2. The display device according to claim 1, wherein the screen and the self-emitting display are disposed to partially overlap each other as seen from a direction along the optical path.

3. The display device according to claim 1, wherein the scanner is disposed such that a spot diameter of the light emitted from the scanner becomes minimum at a substantially center position in a movement range of the screen.

4. The display device according to claim 1, wherein an image projected from the screen onto the display medium and an image projected from the self-emitting display onto the display medium are adjacent to each other.

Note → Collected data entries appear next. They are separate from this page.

<file path="config.mk">
export PLATFORM = sky130hd
export DESIGN_NAME = renamed_register_file
export DESIGN_NICKNAME = d
export VERILOG_FILES = /design/src/rtl/renamed_register_file.sv
export SDC_FILE = /design/constraint.sdc
export NUM_CORES = 2
export LEC_CHECK = 0
export ABC_AREA = 0
export CAP_MARGIN = 25
export CORE_AREA = 2 2 332 334
export CTS_CLUSTER_DIAMETER = 50
export DETAILED_ROUTE_END_ITERATION = 8
export DIE_AREA = 0 0 334 336
export PLACE_DENSITY = 0.84
export SLEW_MARGIN = 25
export SYNTH_ARGS = -nofsm -noshare
export SYNTH_HDL_FRONTEND = slang
export SYNTH_SLANG_ARGS = --single-unit
</file>
<file path="constraint.sdc">
create_clock -name clockIn -period 49.1 [get_ports clockIn]
set_input_delay 9.82 -clock clockIn [delete_from_list [all_inputs] [get_ports clockIn]]
set_output_delay 9.82 -clock clockIn [all_outputs]
set_load 0.02 [all_outputs]
</file>
<file path="src/rtl/renamed_register_file.sv">
// renamed_register_file: architectural register file with per-register ROB
// rename tags. It has several combinational read ports, a same-cycle commit
// bypass, a ROB-result bypass, and a flush that drops every pending rename.
module renamed_register_file #(
    parameter int ROB_WIDTH  = 4,
    parameter int ADDR_WIDTH = 5,
    parameter int NUM_READ   = 2
) (
    input  logic                             clockIn,
    input  logic                             resetIn,
    input  logic                             flushIn,
    input  logic [NUM_READ*ADDR_WIDTH-1:0]   readAddr,
    output logic [NUM_READ-1:0]              rdDirty,
    output logic [NUM_READ*ROB_WIDTH-1:0]    rdDep,
    output logic [NUM_READ*32-1:0]           rdValue,
    input  logic                             renameValid,
    input  logic [ADDR_WIDTH-1:0]            renameDest,
    input  logic [ROB_WIDTH-1:0]             renameRobId,
    input  logic                             commitValid,
    input  logic [ADDR_WIDTH-1:0]            commitDest,
    input  logic [31:0]                      commitValue,
    input  logic [ROB_WIDTH-1:0]             commitRobId,
    output logic [NUM_READ*ROB_WIDTH-1:0]    robQueryDep,
    input  logic [NUM_READ-1:0]              robQueryReady,
    input  logic [NUM_READ*32-1:0]           robQueryValue,
    output logic [ADDR_WIDTH:0]              pendingCount
);

    localparam int REG_COUNT = 2 ** ADDR_WIDTH;

    logic [31:0]            r_regs     [REG_COUNT];
    logic [ROB_WIDTH-1:0]   r_tag      [REG_COUNT];
    logic [REG_COUNT-1:0]   r_tagValid;

    logic                   w_commitWr;
    logic                   w_renameWr;
    logic                   w_commitClear;

    // x0 is hard-wired: neither commits nor renames ever touch it.
    assign w_commitWr    = commitValid && (commitDest != '0);
    assign w_renameWr    = renameValid && (renameDest != '0) && !flushIn;
    // A commit releases the tag only if it is the youngest producer and no new
    // producer is being attached to the same register this cycle.
    assign w_commitClear = w_commitWr && (r_tag[commitDest] == commitRobId) &&
                           !(renameValid && renameDest == commitDest);

    // State update: commit writes the value, rename attaches a tag, flush drops all tags.
    always_ff @(posedge clockIn or posedge resetIn) begin
        if (resetIn) begin
            r_tagValid <= '0;
            for (int i = 0; i < REG_COUNT; i++) begin
                r_regs[i] <= '0;
                r_tag[i]  <= '0;
            end
        end else begin
            if (w_commitWr) begin
                r_regs[commitDest] <= commitValue;
            end
            if (flushIn) begin
                r_tagValid <= '0;
            end else begin
                if (w_commitClear) begin
                    r_tagValid[commitDest] <= 1'b0;
                end
                if (w_renameWr) begin
                    r_tag[renameDest]      <= renameRobId;
                    r_tagValid[renameDest] <= 1'b1;
                end
            end
        end
    end

    // Operand read: file value, then commit bypass, then ROB bypass, else dirty.
    always_comb begin
        logic [ADDR_WIDTH-1:0] w_a;
        rdDirty = '0;
        rdDep   = '0;
        rdValue = '0;
        w_a     = '0;
        for (int p = 0; p < NUM_READ; p++) begin
            w_a = readAddr[p*ADDR_WIDTH +: ADDR_WIDTH];
            if (w_a != '0) begin
                if (!r_tagValid[w_a]) begin
                    rdValue[p*32 +: 32] = r_regs[w_a];
                end else begin
                    rdDep[p*ROB_WIDTH +: ROB_WIDTH] = r_tag[w_a];
                    if (commitValid && commitDest == w_a && commitRobId == r_tag[w_a]) begin
                        rdValue[p*32 +: 32] = commitValue;
                    end else if (robQueryReady[p]) begin
                        rdValue[p*32 +: 32] = robQueryValue[p*32 +: 32];
                    end else begin
                        rdDirty[p] = 1'b1;
                    end
                end
            end
        end
    end

    assign robQueryDep = rdDep;

    // Number of registers currently waiting on a ROB entry.
    always_comb begin
        pendingCount = '0;
        for (int i = 0; i < REG_COUNT; i++) begin
            pendingCount = pendingCount + (ADDR_WIDTH+1)'(r_tagValid[i]);
        end
    end

endmodule

</file>
File: config.mk
export PLATFORM = sky130hd
export DESIGN_NAME = signal_debounce
export DESIGN_NICKNAME = d
export VERILOG_FILES = /design/src/rtl/sync_chain.sv /design/src/rtl/signal_debounce.sv
export SDC_FILE = /design/constraint.sdc
export NUM_CORES = 1
export LEC_CHECK = 0
export BUFFER_PORTS_ARGS = -buffer_cell sky130_fd_sc_hd__buf_2
export CAP_MARGIN = 20
export CORE_AREA = 2 2 39 41
export CTS_BUF_LIST = sky130_fd_sc_hd__clkbuf_4 sky130_fd_sc_hd__clkbuf_8
export DETAILED_ROUTE_END_ITERATION = 10
export DIE_AREA = 0 0 41 43
export PLACE_DENSITY = 0.83
export SYNTH_ARGS = -nofsm -noshare
export SYNTH_HDL_FRONTEND = slang
export SYNTH_SLANG_ARGS = --single-unit
File: constraint.sdc
create_clock -name clock -period 2.37 [get_ports clock]
set_clock_uncertainty 0.1 [all_clocks]
set_input_delay 0.5925 -clock clock [delete_from_list [all_inputs] [get_ports clock]]
set_output_delay 0.5925 -clock clock [all_outputs]
set_load 0.02 [all_outputs]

5. The display device according to claim 1, further comprising an optical system that is disposed on the optical path between the screen and the display medium, wherein

the optical system projects the image projected from the screen onto the display medium in a changed projection direction.

6. The display device according to claim 1, wherein

the display device is mounted on a movable body,

an image imaged on the screen is an image temporarily displayed along with travel of the movable body, and

an image generated by the self-emitting display is an image continuously displayed.

7. The display device according to claim 1, wherein

the self-emitting display is a flat panel display, and

the self-emitting display has a light-guiding member that is disposed on a side opposite to a display surface of an image and a light source that projects light onto an edge of the light-guiding member.